The young wife looked horrified; but her come back took us all by surprise, “Maybe I could give him the lowest dosage, half a tablet?” Those heavily mascaraed false eyelashes batted over her pupil enhancing contact lenses.

We older girls grinned at each other. Yes, his money is cold and hard, not him honey. You’ll be lucky if you get to hold hands the whole night long.

I wondered if young wife is thinking along the lines of half a tablet three times a day, just so she could get her fix. 

I grinned like a maniac at that thought.

Dr Ava shot me a mock silencing stare. More laughter ensued.

When it comes to mood enhancing or mood elevating treatments, we women have it better than men anytime. We have girls’ night out. Shopping sprees. Manicures and Pedicures.

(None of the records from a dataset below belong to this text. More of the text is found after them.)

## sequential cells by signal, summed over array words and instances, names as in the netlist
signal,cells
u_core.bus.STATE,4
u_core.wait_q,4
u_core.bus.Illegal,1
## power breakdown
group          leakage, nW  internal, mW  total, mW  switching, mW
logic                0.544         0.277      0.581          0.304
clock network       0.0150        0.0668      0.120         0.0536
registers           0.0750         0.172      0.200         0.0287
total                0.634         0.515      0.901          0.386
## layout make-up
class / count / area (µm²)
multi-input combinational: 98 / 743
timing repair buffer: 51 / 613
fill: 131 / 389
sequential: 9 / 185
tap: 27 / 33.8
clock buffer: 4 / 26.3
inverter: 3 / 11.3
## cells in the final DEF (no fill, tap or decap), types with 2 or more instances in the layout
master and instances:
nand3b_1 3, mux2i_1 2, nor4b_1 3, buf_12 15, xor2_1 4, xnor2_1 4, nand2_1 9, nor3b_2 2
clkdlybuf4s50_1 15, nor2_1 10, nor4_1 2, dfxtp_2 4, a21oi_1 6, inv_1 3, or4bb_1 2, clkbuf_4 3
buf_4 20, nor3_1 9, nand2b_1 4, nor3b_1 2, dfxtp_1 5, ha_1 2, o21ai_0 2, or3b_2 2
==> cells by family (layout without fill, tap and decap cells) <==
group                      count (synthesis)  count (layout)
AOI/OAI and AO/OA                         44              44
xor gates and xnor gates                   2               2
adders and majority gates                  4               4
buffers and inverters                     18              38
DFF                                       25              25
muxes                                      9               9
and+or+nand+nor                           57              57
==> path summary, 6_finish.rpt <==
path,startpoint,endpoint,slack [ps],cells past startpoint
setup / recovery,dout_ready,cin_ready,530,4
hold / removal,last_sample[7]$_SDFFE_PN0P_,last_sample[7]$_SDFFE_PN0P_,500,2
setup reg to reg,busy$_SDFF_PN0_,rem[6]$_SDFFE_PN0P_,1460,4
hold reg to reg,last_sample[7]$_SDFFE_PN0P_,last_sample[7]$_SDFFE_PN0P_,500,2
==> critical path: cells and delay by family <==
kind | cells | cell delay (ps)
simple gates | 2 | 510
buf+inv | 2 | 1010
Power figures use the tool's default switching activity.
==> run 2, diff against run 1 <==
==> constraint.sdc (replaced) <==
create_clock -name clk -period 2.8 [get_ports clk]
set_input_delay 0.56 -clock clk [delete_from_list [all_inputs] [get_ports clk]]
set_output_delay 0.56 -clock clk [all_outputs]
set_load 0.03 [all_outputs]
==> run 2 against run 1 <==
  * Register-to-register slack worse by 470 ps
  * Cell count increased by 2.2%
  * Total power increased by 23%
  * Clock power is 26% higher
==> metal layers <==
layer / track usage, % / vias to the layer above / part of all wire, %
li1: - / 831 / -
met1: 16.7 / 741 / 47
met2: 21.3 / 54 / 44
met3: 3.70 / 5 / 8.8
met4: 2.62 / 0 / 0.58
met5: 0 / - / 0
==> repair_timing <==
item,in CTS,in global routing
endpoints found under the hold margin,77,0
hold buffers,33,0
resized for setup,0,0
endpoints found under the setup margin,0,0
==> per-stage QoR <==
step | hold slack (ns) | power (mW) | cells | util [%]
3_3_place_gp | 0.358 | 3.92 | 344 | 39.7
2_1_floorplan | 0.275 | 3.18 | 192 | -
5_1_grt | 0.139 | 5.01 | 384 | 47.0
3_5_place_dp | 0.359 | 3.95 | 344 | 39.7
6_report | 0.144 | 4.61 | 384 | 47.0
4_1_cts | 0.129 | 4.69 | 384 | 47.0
$ cat config.mk
export PLATFORM = sky130hd
export DESIGN_NAME = mem_stage
export DESIGN_NICKNAME = d
export VERILOG_FILES = /design/src/rtl/ace_pkg.sv /design/src/rtl/mem_load_align.sv /design/src/rtl/mem_stage.sv
export SDC_FILE = /design/constraint.sdc
export NUM_CORES = 1
export LEC_CHECK = 0
export ABC_AREA = 1
export CORE_ASPECT_RATIO = 1.4
export CORE_UTILIZATION = 60
export CTS_CLUSTER_SIZE = 40
export DETAILED_ROUTE_END_ITERATION = 10
export DONT_BUFFER_PORTS = 1
export GPL_TIMING_DRIVEN = 0
export PLACE_DENSITY = 0.86
export SYNTH_ARGS = -nofsm -noshare
export SYNTH_HDL_FRONTEND = slang
export SYNTH_SLANG_ARGS = --single-unit
$ cat constraint.sdc
create_clock -name clk_i -period 4.1 [get_ports clk_i]
set_input_delay 0.82 -clock clk_i [delete_from_list [all_inputs] [get_ports clk_i]]
set_output_delay 0.82 -clock clk_i [all_outputs]
set_load 0.02 [all_outputs]
$ cat src/rtl/ace_pkg.sv
// Shared pipeline definitions: memory access size encodings, mem_stage states and
// byte-lane helpers for the data-memory port.
package ace_pkg;

    localparam logic [1:0] MEM_SIZE_B = 2'b00;
    localparam logic [1:0] MEM_SIZE_H = 2'b01;
    localparam logic [1:0] MEM_SIZE_W = 2'b10;

    typedef enum logic {
        MS_IDLE = 1'b0,
        MS_WAIT = 1'b1
    } ms_state_e;

    // The reserved size code 2'b11 behaves as a word access.
    function automatic logic [1:0] mem_norm_size(input logic [1:0] size);
        return (size == 2'b11) ? MEM_SIZE_W : size;
    endfunction

    function automatic logic [3:0] mem_be(input logic [1:0] size, input logic [1:0] off);
        case (size)
            MEM_SIZE_B: return 4'b0001 << off;
            MEM_SIZE_H: return off[1] ? 4'b1100 : 4'b0011;
            default:    return 4'b1111;
        endcase
    endfunction

    function automatic logic [31:0] mem_wdata(input logic [1:0] size, input logic [31:0] sd);
        case (size)
            MEM_SIZE_B: return {4{sd[7:0]}};
            MEM_SIZE_H: return {2{sd[15:0]}};
            default:    return sd;
        endcase
    endfunction

endpackage

$ cat src/rtl/mem_load_align.sv
// Load data alignment: selects the addressed byte/half lane of a memory word and
// sign- or zero-extends it to 32 bits.
module mem_load_align
    import ace_pkg::*;
(
    input  logic [31:0] rdata_i,
    input  logic [1:0]  offset_i,
    input  logic [1:0]  size_i,
    input  logic        unsigned_i,
    output logic [31:0] data_o
);

    logic [7:0]  byte_lane;
    logic [15:0] half_lane;

    always_comb begin
        byte_lane = rdata_i[{offset_i, 3'b000} +: 8];
        half_lane = offset_i[1] ? rdata_i[31:16] : rdata_i[15:0];
        case (size_i)
            MEM_SIZE_B: data_o = {{24{byte_lane[7] & ~unsigned_i}}, byte_lane};
            MEM_SIZE_H: data_o = {{16{half_lane[15] & ~unsigned_i}}, half_lane};
            default:    data_o = rdata_i;
        endcase
    end

endmodule

$ cat src/rtl/mem_stage.sv
// Memory-access pipeline stage: issues loads/stores on a req/ack data port and
// produces a one-cycle writeback pulse. MEM_STAGE_ALIGN_CHECK_EN enables misalignment traps.
module mem_stage
    import ace_pkg::*;
#(
    parameter int unsigned DATA_W = 32
) (
    input  logic              clk_i,
    input  logic              rst_ni,
    input  logic              ex_valid_i,
    output logic              ex_ready_o,
    input  logic [DATA_W-1:0] alu_result_i,
    input  logic [DATA_W-1:0] store_data_i,
    input  logic [4:0]        reg_addr_i,
    input  logic              reg_write_i,
    input  logic              mem_read_i,
    input  logic              mem_write_i,
    input  logic [1:0]        mem_size_i,
    input  logic              mem_unsigned_i,
    output logic              dmem_req_o,
    output logic              dmem_we_o,
    output logic [DATA_W-1:0] dmem_addr_o,
    output logic [3:0]        dmem_be_o,
    output logic [DATA_W-1:0] dmem_wdata_o,
    input  logic [DATA_W-1:0] dmem_rdata_i,
    input  logic              dmem_ack_i,
    output logic              wb_we_o,
    output logic [DATA_W-1:0] wb_reg_data_o,
    output logic [4:0]        wb_reg_addr_o,
    output logic              wb_reg_write_o,
    output logic              misalign_exc_o
);

    ms_state_e         state_q, state_d;
    logic              dmem_we_q, dmem_we_d;
    logic [DATA_W-3:0] word_addr_q, word_addr_d;
    logic [3:0]        be_q, be_d;
    logic [DATA_W-1:0] wdata_q, wdata_d;
    logic [1:0]        off_q, off_d, size_q, size_d;
    logic              uns_q, uns_d, load_q, load_d;
    logic [4:0]        rd_addr_q, rd_addr_d;
    logic              rd_write_q, rd_write_d;
    logic              wb_we_q, wb_we_d, wb_write_q, wb_write_d;
    logic [DATA_W-1:0] wb_data_q, wb_data_d;
    logic [4:0]        wb_addr_q, wb_addr_d;

    logic [1:0]        size_n, off_n;
    logic              is_mem, misalign;
    logic [DATA_W-1:0] load_data;

    assign size_n = mem_norm_size(mem_size_i);
    assign is_mem = mem_read_i | mem_write_i;
    // Clearing sub-size address bits is a no-op for aligned accesses.
    assign off_n  = (size_n == MEM_SIZE_B) ? alu_result_i[1:0] :
                    (size_n == MEM_SIZE_H) ? {alu_result_i[1], 1'b0} : 2'b00;

`ifdef MEM_STAGE_ALIGN_CHECK_EN
    logic misalign_q;

    assign misalign = ((size_n == MEM_SIZE_H) && alu_result_i[0]) ||
                      ((size_n == MEM_SIZE_W) && (alu_result_i[1:0] != 2'b00));

    always_ff @(posedge clk_i or negedge rst_ni) begin
        if (!rst_ni) misalign_q <= 1'b0;
        else         misalign_q <= ex_valid_i && ex_ready_o && is_mem && misalign;
    end

    assign misalign_exc_o = misalign_q;
`else
    assign misalign       = 1'b0;
    assign misalign_exc_o = 1'b0;
`endif

    mem_load_align u_load_align (
        .rdata_i    (dmem_rdata_i),
        .offset_i   (off_q),
        .size_i     (size_q),
        .unsigned_i (uns_q),
        .data_o     (load_data)
    );

    always_comb begin
        state_d     = state_q;
        dmem_we_d   = dmem_we_q;
        word_addr_d = word_addr_q;
        be_d        = be_q;
        wdata_d     = wdata_q;
        off_d       = off_q;
        size_d      = size_q;
        uns_d       = uns_q;
        load_d      = load_q;
        rd_addr_d   = rd_addr_q;
        rd_write_d  = rd_write_q;
        wb_we_d     = 1'b0;
        wb_data_d   = wb_data_q;
        wb_addr_d   = wb_addr_q;
        wb_write_d  = wb_write_q;
        case (state_q)
            MS_IDLE: begin
                if (ex_valid_i && is_mem && misalign) begin
                    wb_we_d    = 1'b1;
                    wb_data_d  = '0;
                    wb_addr_d  = reg_addr_i;
                    wb_write_d = 1'b0;
                end else if (ex_valid_i && is_mem) begin
                    state_d     = MS_WAIT;
                    dmem_we_d   = ~mem_read_i;
                    word_addr_d = alu_result_i[DATA_W-1:2];
                    be_d        = mem_be(size_n, off_n);
                    wdata_d     = mem_wdata(size_n, store_data_i);
                    off_d       = off_n;
                    size_d      = size_n;
                    uns_d       = mem_unsigned_i;
                    load_d      = mem_read_i;
                    rd_addr_d   = reg_addr_i;
                    rd_write_d  = reg_write_i;
                end else if (ex_valid_i) begin
                    wb_we_d    = 1'b1;
                    wb_data_d  = alu_result_i;
                    wb_addr_d  = reg_addr_i;
                    wb_write_d = reg_write_i;
                end
            end
            MS_WAIT: begin
                if (dmem_ack_i) begin
                    state_d    = MS_IDLE;
                    wb_we_d    = 1'b1;
                    wb_addr_d  = rd_addr_q;
                    wb_data_d  = load_q ? load_data : '0;
                    wb_write_d = load_q & rd_write_q;
                end
            end
            default: state_d = MS_IDLE;
        endcase
    end

    always_ff @(posedge clk_i or negedge rst_ni) begin
        if (!rst_ni) begin
            state_q     <= MS_IDLE;
            dmem_we_q   <= 1'b0;
            word_addr_q <= '0;
            be_q        <= '0;
            wdata_q     <= '0;
            off_q       <= '0;
            size_q      <= '0;
            uns_q       <= 1'b0;
            load_q      <= 1'b0;
            rd_addr_q   <= '0;
            rd_write_q  <= 1'b0;
            wb_we_q     <= 1'b0;
            wb_data_q   <= '0;
            wb_addr_q   <= '0;
            wb_write_q  <= 1'b0;
        end else begin
            state_q     <= state_d;
            dmem_we_q   <= dmem_we_d;
            word_addr_q <= word_addr_d;
            be_q        <= be_d;
            wdata_q     <= wdata_d;
            off_q       <= off_d;
            size_q      <= size_d;
            uns_q       <= uns_d;
            load_q      <= load_d;
            rd_addr_q   <= rd_addr_d;
            rd_write_q  <= rd_write_d;
            wb_we_q     <= wb_we_d;
            wb_data_q   <= wb_data_d;
            wb_addr_q   <= wb_addr_d;
            wb_write_q  <= wb_write_d;
        end
    end

    assign ex_ready_o     = (state_q == MS_IDLE);
    assign dmem_req_o     = (state_q == MS_WAIT);
    assign dmem_we_o      = dmem_we_q;
    assign dmem_addr_o    = {word_addr_q, 2'b00};
    assign dmem_be_o      = be_q;
    assign dmem_wdata_o   = wdata_q;
    assign wb_we_o        = wb_we_q;
    assign wb_reg_data_o  = wb_data_q;
    assign wb_reg_addr_o  = wb_addr_q;
    assign wb_reg_write_o = wb_write_q;

endmodule
File: src/rtl/aes_sub_shift_iter.sv
// Iterative SubBytes+ShiftRows (or inverse) stage. Four shared S-box lanes
// process one input column per cycle; the ShiftRows permutation is folded
// into where each lane result is written in the output register.
module aes_sub_shift_iter #(
   parameter bit INVERSE = 1'b0
) (
   input  logic         clk,
   input  logic         rst,
   input  logic         in_valid,
   output logic         in_ready,
   input  logic [0:127] data_in,
   output logic         out_valid,
   input  logic         out_ready,
   output logic [0:127] data_out,
   output logic         busy
);
   import aes_sub_shift_iter_pkg::*;

   state_t       state;
   logic [1:0]   cnt;
   logic [0:127] in_reg;
   logic [0:127] out_reg;
   logic         out_valid_r;
   logic         busy_r;

   logic [7:0]   lane_in  [4];
   logic [7:0]   lane_out [4];
   logic [1:0]   dst_col  [4];

   // Select the bytes of column cnt for the lanes and the shifted destination column per row.
   always_comb begin
      for (int r = 0; r < 4; r++) begin
         lane_in[r] = in_reg[{idx(2'(r), cnt), 3'b000} +: 8];
         if (INVERSE) begin
            dst_col[r] = cnt + 2'(r);
         end else begin
            dst_col[r] = cnt - 2'(r);
         end
      end
   end

   genvar g;
   for (g = 0; g < 4; g++) begin : g_lane
      aes_sbox #(.INVERSE(INVERSE)) u_sbox (
         .din  (lane_in[g]),
         .dout (lane_out[g])
      );
   end

   // Control FSM plus the input/output state registers.
   always_ff @(posedge clk or posedge rst) begin
      if (rst) begin
         state       <= IDLE;
         cnt         <= 2'd0;
         in_reg      <= 128'd0;
         out_reg     <= 128'd0;
         out_valid_r <= 1'b0;
         busy_r      <= 1'b0;
      end else begin
         case (state)
            IDLE: begin
               if (in_valid) begin
                  in_reg <= data_in;
                  cnt    <= 2'd0;
                  busy_r <= 1'b1;
                  state  <= SUB;
               end
            end
            SUB: begin
               for (int r = 0; r < 4; r++) begin
                  out_reg[{idx(2'(r), dst_col[r]), 3'b000} +: 8] <= lane_out[r];
               end
               if (cnt == 2'd3) begin
                  cnt         <= 2'd0;
                  busy_r      <= 1'b0;
                  out_valid_r <= 1'b1;
                  state       <= DONE;
               end else begin
                  cnt <= cnt + 2'd1;
               end
            end
            DONE: begin
               // Output is held until downstream takes it; a waiting block may follow immediately.
               if (out_ready) begin
                  out_valid_r <= 1'b0;
                  if (in_valid) begin
                     in_reg <= data_in;
                     cnt    <= 2'd0;
                     busy_r <= 1'b1;
                     state  <= SUB;
                  end else begin
                     state <= IDLE;
                  end
               end
            end
            default: begin
               state       <= IDLE;
               cnt         <= 2'd0;
               out_valid_r <= 1'b0;
               busy_r      <= 1'b0;
            end
         endcase
      end
   end

   // Accept new data when idle, or in DONE only when the result leaves this cycle.
   always_comb begin
      case (state)
         IDLE:    in_ready = 1'b1;
         DONE:    in_ready = out_ready;
         default: in_ready = 1'b0;
      endcase
   end

   assign out_valid = out_valid_r;
   assign busy      = busy_r;
   assign data_out  = out_reg;

endmodule

File: config.mk
export PLATFORM = sky130hd
export DESIGN_NAME = aes_sub_shift_iter
export DESIGN_NICKNAME = d
export VERILOG_FILES = /design/src/rtl/aes_sub_shift_iter_pkg.sv /design/src/rtl/aes_sub_shift_iter_sbox.sv /design/src/rtl/aes_sub_shift_iter.sv
export SDC_FILE = /design/constraint.sdc
export NUM_CORES = 1
export LEC_CHECK = 0
export BUFFER_PORTS_ARGS = -buffer_cell sky130_fd_sc_hd__buf_4
export CAP_MARGIN = 20
export CORE_MARGIN = 10
export CORE_UTILIZATION = 35
export DETAILED_ROUTE_END_ITERATION = 6
export HOLD_SLACK_MARGIN = 0.12
export PLACE_DENSITY_LB_ADDON = 0.2
export SLEW_MARGIN = 25
export SYNTH_ARGS = -nofsm -noshare
export SYNTH_HDL_FRONTEND = slang
export SYNTH_SLANG_ARGS = --single-unit
export TNS_END_PERCENT = 1
File: constraint.sdc
create_clock -name clk -period 18.6 [get_ports clk]
set_input_delay 3.72 -clock clk [delete_from_list [all_inputs] [get_ports clk]]
set_output_delay 3.72 -clock clk [all_outputs]
set_load 0.03 [all_outputs]
`config.mk`:
```
export PLATFORM = sky130hd
export DESIGN_NAME = gate_input_debounce
export DESIGN_NICKNAME = d
export VERILOG_FILES = /design/src/rtl/gate_input_debounce_pkg.sv /design/src/rtl/debounce_channel.sv /design/src/rtl/gate_input_debounce.sv
export SDC_FILE = /design/constraint.sdc
export NUM_CORES = 1
export LEC_CHECK = 0
export ABC_CLOCK_PERIOD_IN_PS = 2100
export CORE_MARGIN = 8
export CORE_UTILIZATION = 50
export DETAILED_ROUTE_END_ITERATION = 8
export GPL_ROUTABILITY_DRIVEN = 0
export GPL_TIMING_DRIVEN = 0
export PLACE_DENSITY_LB_ADDON = 0.15
export SYNTH_ARGS = -nofsm -noshare
export SYNTH_HDL_FRONTEND = slang
export SYNTH_HIERARCHICAL = 1
export SYNTH_SLANG_ARGS = --single-unit
```
`constraint.sdc`:
```
create_clock -name CLK -period 2.1 [get_ports CLK]
set_input_delay 0.42 -clock CLK [delete_from_list [all_inputs] [get_ports CLK]]
set_output_delay 0.42 -clock CLK [all_outputs]
set_load 0.005 [all_outputs]
```
`src/rtl/gate_input_debounce_pkg.sv`:
```
// Shared definitions for the gate input debounce stage: per-channel FSM
// state encoding and default debounce constants reused by other board-input
// conditioning blocks.
package gate_input_debounce_pkg;

  typedef enum logic {
    ST_STABLE  = 1'b0,
    ST_PENDING = 1'b1
  } deb_state_e;

  localparam int DEF_STABLE_CYCLES = 1000000;
  localparam int DEF_CNT_W         = 20;

endpackage

```
`src/rtl/debounce_channel.sv`:
```
// One debounce channel: optional two-flop synchroniser, sample flop,
// stability counter, two-state FSM, output flop and a one-cycle toggled flag.
// Optional synchroniser selected by macro GATE_DEBOUNCE_SYNC_EN.
module debounce_channel
  import gate_input_debounce_pkg::*;
#(
  parameter int STABLE_CYCLES = DEF_STABLE_CYCLES,
  parameter int CNT_W         = DEF_CNT_W
) (
  input  logic i_clk,
  input  logic i_rst_n,
  input  logic i_raw,
  output logic o_out,
  output logic o_toggled
);

  // Counter value at which a pending level has persisted long enough.
  localparam logic [CNT_W-1:0] LP_LAST = CNT_W'(STABLE_CYCLES - 1);

  logic             w_in;
  logic             r_s;
  logic             r_out;
  logic             r_toggled;
  logic [CNT_W-1:0] r_cnt;
  deb_state_e       r_state;

  logic             w_out_nxt;
  logic [CNT_W-1:0] w_cnt_nxt;
  deb_state_e       w_state_nxt;

`ifdef GATE_DEBOUNCE_SYNC_EN
  logic [1:0] r_sync;

  // Two-flop synchroniser for a fully asynchronous raw input.
  always_ff @(posedge i_clk or negedge i_rst_n) begin
    if (!i_rst_n) r_sync <= 2'b00;
    else          r_sync <= {r_sync[0], i_raw};
  end

  assign w_in = r_sync[1];
`else
  assign w_in = i_raw;
`endif

  // Sample flop: captures the (possibly synchronised) raw level every edge.
  always_ff @(posedge i_clk or negedge i_rst_n) begin
    if (!i_rst_n) r_s <= 1'b0;
    else          r_s <= w_in;
  end

  // Next-state logic: count while the sample differs from the output,
  // commit after STABLE_CYCLES consecutive differing samples, drop glitches.
  always_comb begin
    w_state_nxt = r_state;
    w_cnt_nxt   = r_cnt;
    w_out_nxt   = r_out;
    case (r_state)
      ST_STABLE: begin
        w_cnt_nxt = '0;
        if (r_s != r_out) begin
          // A one-cycle window commits straight from STABLE.
          if (r_cnt == LP_LAST) begin
            w_out_nxt = r_s;
          end else begin
            w_cnt_nxt   = r_cnt + 1'b1;
            w_state_nxt = ST_PENDING;
          end
        end
      end
      ST_PENDING: begin
        if (r_s == r_out) begin
          w_cnt_nxt   = '0;
          w_state_nxt = ST_STABLE;
        end else if (r_cnt == LP_LAST) begin
          w_out_nxt   = r_s;
          w_cnt_nxt   = '0;
          w_state_nxt = ST_STABLE;
        end else begin
          w_cnt_nxt = r_cnt + 1'b1;
        end
      end
      default: begin
        w_cnt_nxt   = '0;
        w_state_nxt = ST_STABLE;
      end
    endcase
  end

  // FSM, counter, output and toggled-flag registers.
  always_ff @(posedge i_clk or negedge i_rst_n) begin
    if (!i_rst_n) begin
      r_state   <= ST_STABLE;
      r_cnt     <= '0;
      r_out     <= 1'b0;
      r_toggled <= 1'b0;
    end else begin
      r_state   <= w_state_nxt;
      r_cnt     <= w_cnt_nxt;
      r_out     <= w_out_nxt;
      r_toggled <= (w_out_nxt != r_out);
    end
  end

  assign o_out     = r_out;
  assign o_toggled = r_toggled;

endmodule

```
`src/rtl/gate_input_debounce.sv`:
```
// Two-channel input conditioning stage feeding the A/B inputs of the
// two-input gates. Each channel is debounced independently; CHG is a single
// registered pulse one cycle after either (or both) outputs changed.
// Optional input synchroniser selected by macro GATE_DEBOUNCE_SYNC_EN.
module gate_input_debounce
  import gate_input_debounce_pkg::*;
#(
  parameter int STABLE_CYCLES = DEF_STABLE_CYCLES,
  parameter int CNT_W         = DEF_CNT_W
) (
  input  logic CLK,
  input  logic RST_N,
  input  logic RAW_A,
  input  logic RAW_B,
  output logic A,
  output logic B,
  output logic CHG
);

  logic w_tog_a;
  logic w_tog_b;
  logic r_chg;

  debounce_channel #(
    .STABLE_CYCLES (STABLE_CYCLES),
    .CNT_W         (CNT_W)
  ) u_chan_a (
    .i_clk     (CLK),
    .i_rst_n   (RST_N),
    .i_raw     (RAW_A),
    .o_out     (A),
    .o_toggled (w_tog_a)
  );

  debounce_channel #(
    .STABLE_CYCLES (STABLE_CYCLES),
    .CNT_W         (CNT_W)
  ) u_chan_b (
    .i_clk     (CLK),
    .i_rst_n   (RST_N),
    .i_raw     (RAW_B),
    .o_out     (B),
    .o_toggled (w_tog_b)
  );

  // Merge both toggled flags so simultaneous changes give one pulse.
  always_ff @(posedge CLK or negedge RST_N) begin
    if (!RST_N) r_chg <= 1'b0;
    else        r_chg <= w_tog_a | w_tog_b;
  end

  assign CHG = r_chg;

endmodule

```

We have hair and get to do our hair. Go for facial and massage. Sometimes we even go the whole nine yards of spa experience with a short holiday, hotel stay and eating trip thrown in. We get to go for Ladies Night and cocktails. The list of fun things is endless.

We cook; we drink and cry our eyes out when we need too. We get to hug and laugh ourselves silly choosing nail polish colour and flower seeds.

We read romance novels. Men almost always call this soft porn and balk openly at the covers depicting scantily dress damsels and brawny men with muscular arms.

We women peer over our glasses and look at our men next to us, roll our eyes and return to the prose. So much more promise than what we have for after dinner activities at home.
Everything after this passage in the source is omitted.